**What is being asked**
The required result is a copy of each line below in which "instances" appears.

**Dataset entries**
* * * *

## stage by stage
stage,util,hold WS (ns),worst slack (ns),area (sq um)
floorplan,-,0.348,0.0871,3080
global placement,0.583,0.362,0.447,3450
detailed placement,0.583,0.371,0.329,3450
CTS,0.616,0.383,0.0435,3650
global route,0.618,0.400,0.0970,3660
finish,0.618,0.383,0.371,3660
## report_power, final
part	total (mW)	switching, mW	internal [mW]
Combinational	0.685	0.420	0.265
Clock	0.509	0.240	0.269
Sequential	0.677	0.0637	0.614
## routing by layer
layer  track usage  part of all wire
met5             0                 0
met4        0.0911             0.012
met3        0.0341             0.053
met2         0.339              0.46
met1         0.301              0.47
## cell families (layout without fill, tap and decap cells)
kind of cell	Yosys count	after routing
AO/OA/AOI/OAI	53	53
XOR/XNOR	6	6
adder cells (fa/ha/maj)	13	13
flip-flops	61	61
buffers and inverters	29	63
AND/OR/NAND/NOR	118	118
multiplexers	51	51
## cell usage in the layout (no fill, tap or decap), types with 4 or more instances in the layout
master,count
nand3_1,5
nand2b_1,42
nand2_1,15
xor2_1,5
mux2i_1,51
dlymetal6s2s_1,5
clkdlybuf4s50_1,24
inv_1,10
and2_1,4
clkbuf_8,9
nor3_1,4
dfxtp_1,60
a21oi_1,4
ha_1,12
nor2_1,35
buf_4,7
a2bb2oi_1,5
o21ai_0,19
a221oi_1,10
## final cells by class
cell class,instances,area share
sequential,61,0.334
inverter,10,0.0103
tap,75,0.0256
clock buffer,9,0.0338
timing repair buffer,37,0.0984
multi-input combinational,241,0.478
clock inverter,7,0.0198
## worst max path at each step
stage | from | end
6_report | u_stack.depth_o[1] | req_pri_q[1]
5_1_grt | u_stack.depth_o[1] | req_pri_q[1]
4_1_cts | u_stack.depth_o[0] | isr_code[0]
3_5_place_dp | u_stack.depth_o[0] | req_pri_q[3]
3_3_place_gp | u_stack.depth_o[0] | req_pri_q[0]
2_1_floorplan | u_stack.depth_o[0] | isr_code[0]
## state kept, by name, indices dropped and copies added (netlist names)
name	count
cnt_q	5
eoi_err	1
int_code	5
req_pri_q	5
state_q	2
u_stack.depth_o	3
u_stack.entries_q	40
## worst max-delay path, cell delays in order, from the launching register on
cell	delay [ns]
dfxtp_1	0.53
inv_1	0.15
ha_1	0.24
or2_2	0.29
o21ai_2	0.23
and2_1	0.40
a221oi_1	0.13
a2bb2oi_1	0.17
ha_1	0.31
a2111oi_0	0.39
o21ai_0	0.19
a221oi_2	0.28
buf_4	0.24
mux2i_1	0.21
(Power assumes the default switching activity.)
### config.mk
export PLATFORM = sky130hd
export DESIGN_NAME = clint
export DESIGN_NICKNAME = d
export VERILOG_FILES = /design/src/rtl/clint_pkg.sv /design/src/rtl/clint_tick.sv /design/src/rtl/clint.sv
export SDC_FILE = /design/constraint.sdc
export NUM_CORES = 1
export LEC_CHECK = 0
export ABC_AREA = 1
export CORE_MARGIN = 2
export CORE_UTILIZATION = 59
export CTS_CLUSTER_DIAMETER = 60
export CTS_CLUSTER_SIZE = 10
export DETAILED_ROUTE_END_ITERATION = 8
export PLACE_DENSITY = 0.95
export SYNTH_ARGS = -nofsm -noshare
export SYNTH_HDL_FRONTEND = slang
export SYNTH_SLANG_ARGS = --single-unit
### constraint.sdc
create_clock -name clk -period 3.3 [get_ports clk]
set_clock_uncertainty 0.05 [all_clocks]
set_input_delay 0.66 -clock clk [delete_from_list [all_inputs] [get_ports clk]]
set_output_delay 0.66 -clock clk [all_outputs]
set_load 0.02 [all_outputs]
### src/rtl/clint_pkg.sv
// rtl/clint_pkg.sv - CLINT register offsets, FSM encoding and byte-mask helper
package clint_pkg;

  localparam logic [15:0] CLINT_MSIP     = 16'h0000;
  localparam logic [15:0] CLINT_MTIMECMP = 16'h4000;
  localparam logic [15:0] CLINT_MTIME    = 16'hBFF8;

  typedef enum logic {
    ST_IDLE = 1'b0,
    ST_RESP = 1'b1
  } state_t;

  function automatic logic [63:0] apply_mask(input logic [63:0] old,
                                             input logic [63:0] wdata,
                                             input logic [7:0]  mask);
    logic [63:0] r;
    r = old;
    for (int i = 0; i < 8; i++) begin
      if (mask[i]) r[8*i +: 8] = wdata[8*i +: 8];
    end
    return r;
  endfunction

endpackage

### src/rtl/clint_tick.sv
// rtl/clint_tick.sv - mtime prescaler, one tick every TICK_DIV cycles
module clint_tick #(
  parameter int unsigned TICK_DIV = 1
) (
  input  logic clk,
  input  logic rst,
  output logic tick
);

  localparam int unsigned CW = (TICK_DIV > 1) ? $clog2(TICK_DIV) : 1;
  localparam logic [CW-1:0] LAST = CW'(TICK_DIV - 1);

  logic [CW-1:0] cnt;

  assign tick = (cnt == LAST);

  always_ff @(posedge clk or negedge rst) begin
    if (!rst) begin
      cnt <= '0;
    end else if (tick) begin
      cnt <= '0;
    end else begin
      cnt <= cnt + CW'(1);
    end
  end

endmodule

### src/rtl/clint.sv
// rtl/clint.sv - core-local interruptor: msip, mtimecmp, mtime behind a req/resp port
module clint
  import clint_pkg::*;
#(
  parameter int unsigned TICK_DIV   = 1,
  parameter bit          BASE_CHECK = 1'b1
) (
  input  logic        clk,
  input  logic        rst,
  input  logic        req_valid,
  output logic        req_ready,
  input  logic        req_wen,
  input  logic [15:0] req_addr,
  input  logic [63:0] req_wdata,
  input  logic [7:0]  req_wmask,
  output logic        resp_valid,
  input  logic        resp_ready,
  output logic [63:0] resp_rdata,
  output logic        resp_err,
  output logic        time_irq,
  output logic        soft_irq
);

  state_t      state, state_nxt;
  logic        hs, wr_en;
  logic        hit_msip, hit_cmp, hit_time, unmapped;
  logic        tick;
  logic        msip;
  logic [63:0] mtime, mtimecmp;
  logic [63:0] mtime_base, mtime_nxt, rd_val;

  assign req_ready  = (state == ST_IDLE);
  assign resp_valid = (state == ST_RESP);
  assign hs         = req_valid & req_ready;
  assign wr_en      = hs & req_wen;

  assign hit_msip = (req_addr == CLINT_MSIP);
  assign hit_cmp  = (req_addr == CLINT_MTIMECMP);
  assign hit_time = (req_addr == CLINT_MTIME);
  assign unmapped = ~(hit_msip | hit_cmp | hit_time);

  clint_tick #(.TICK_DIV(TICK_DIV)) u_tick (
    .clk  (clk),
    .rst  (rst),
    .tick (tick)
  );

  // A same-cycle MTIME write overlays the incremented value, so unwritten bytes still advance.
  assign mtime_base = tick ? (mtime + 64'd1) : mtime;
  assign mtime_nxt  = (wr_en & hit_time) ? apply_mask(mtime_base, req_wdata, req_wmask)
                                         : mtime_base;

  always_comb begin
    rd_val = '0;
    if (hit_msip)      rd_val = {63'd0, msip};
    else if (hit_cmp)  rd_val = mtimecmp;
    else if (hit_time) rd_val = mtime;
  end

  always_ff @(posedge clk or negedge rst) begin
    if (!rst) begin
      mtime      <= '0;
      mtimecmp   <= '1;
      msip       <= 1'b0;
      time_irq   <= 1'b0;
      resp_rdata <= '0;
      resp_err   <= 1'b0;
    end else begin
      mtime    <= mtime_nxt;
      time_irq <= (mtime >= mtimecmp);
      if (wr_en & hit_cmp) mtimecmp <= apply_mask(mtimecmp, req_wdata, req_wmask);
      if (wr_en & hit_msip & req_wmask[0]) msip <= req_wdata[0];
      if (hs) begin
        resp_rdata <= req_wen ? 64'd0 : rd_val;
        resp_err   <= BASE_CHECK ? unmapped : 1'b0;
      end
    end
  end

  assign soft_irq = msip;

  always_ff @(posedge clk or negedge rst) begin
    if (!rst) state <= ST_IDLE;
    else      state <= state_nxt;
  end

  always_comb begin
    state_nxt = state;
    case (state)
      ST_IDLE: if (hs) state_nxt = ST_RESP;
      ST_RESP: if (resp_ready) state_nxt = ST_IDLE;
      default: state_nxt = ST_IDLE;
    endcase
  end

endmodule

==> run metrics <==
Syn Nets 1880; ANT nets after route 0; core area 20200 um2; status completed; Yosys cell types 36; site row count 52; IO buf count 161; fin crit share 74.7%; global-route usage over all layers 34.9%; DR iter-0 viols 1097; Worst Path Arrival 2.78 ns; Layout Cells excl Fill 2146; Yosys reg bits 196; Clk pwr share 43.3%; Skew-Pair Late Insertion Delay 0.44 ns; Rel. slew slack 50.2%; RSZ-0062 raised after global routing no; hold buffers post-CTS 0; Filler cells 1523; fraction of the mapped netlist area in adder cells 6.68%; CP Launch Type input port; TritonCTS buffer count 17; WP data required 3.62 ns; Worst path slowest cell clkdlybuf4s50_1; DRC violations left 0; placed cells 2114; Max Transition Viols Final 0; TritonRoute pass-1 iters 7; Longest Clk Path Bufs 2; Yosys warnings 0; n_diodes 0; GPL Wtd Cong 0.989; P_leak 6.85 nW; die area 21800 um2; layout cell share with drive strength beyond 1 7.20%; final WL 37400 um; Ports 162; cts repair resizes 0; Multi-input gate area 6160 um2; Fmax 0.406 GHz; vias in the first global route 12100; register area share after synthesis 40.9%; commonest non-fill, non-tap cell in the layout nand2_1; Clk pin slew, worst setup/hold paths 0.08 ns; H-tree levels 4; total grt overflow 0; crit-path cells clkdlybuf4s50_1 -> nor2_1 -> nand3_1 -> nor2_1 -> nand2_2 -> nor2_8 -> buf_4 -> nand2_2 -> nand2_1 -> nand2_1; most frequent cells in the layout nand2_1, inv_1, nand3_1; DP Area 14000 um2; critical path's largest stage delay 0.45 ns; Initial Util 60.2%; Worst Setup End Kind flip-flop; Net Sw Power 1.25 mW; register share of total power 49.6%; Peak VDD IR 0.336 mV; largest net degree at the start of global routing 81; Hold Violations, Final 0; vias per cell 5.72; syn avg cell area 7.07 um2; Nets 2021; initial antenna violation count 0; register area 4980 um2; Setup TNS 0 ns; post-DP HPWL 28100 um; Post-Synth Simple-Gate Area 33.4%; post-synthesis mux area share 0%; Synth Area in Compound Gates 8.12%; largest family of logic cells by synthesized area simple AND/OR/NAND/NOR gates; Area Overhead vs Synth 20.0%; Die Span Y 148 um; clock sink count 196; Finished Core Util 72.2%; Die Width 148 um; xor and xnor area share after synthesis 2.37%; final setup fails 0; drt wl/cell 17.4 um; Post-Synthesis Cells 1722; Sw Share 25.7%; Gate power share 7.1%; routed via count 12300; final instance area 14600 um2; post-layout min period 2.46 ns; critical path class in2reg; CP max FO 25; hold slack 0.176 ns; PwrDens 334 nW/um2; Setup Buffers After CTS 0; Cell Area, Synth 12200 um2; hold crit path type in2async; actual slew at the worst max-slew pin 0.746 ns; TritonCTS clock tree done; Root Driver clkbuf_16; internal power 3.63 mW; max-cap violation count 0; first-pass GRT wire length 60400 um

* * * *

**Answer below**
## cell usage in the layout (no fill, tap or decap), types with 4 or more instances in the layout
cell class,instances,area share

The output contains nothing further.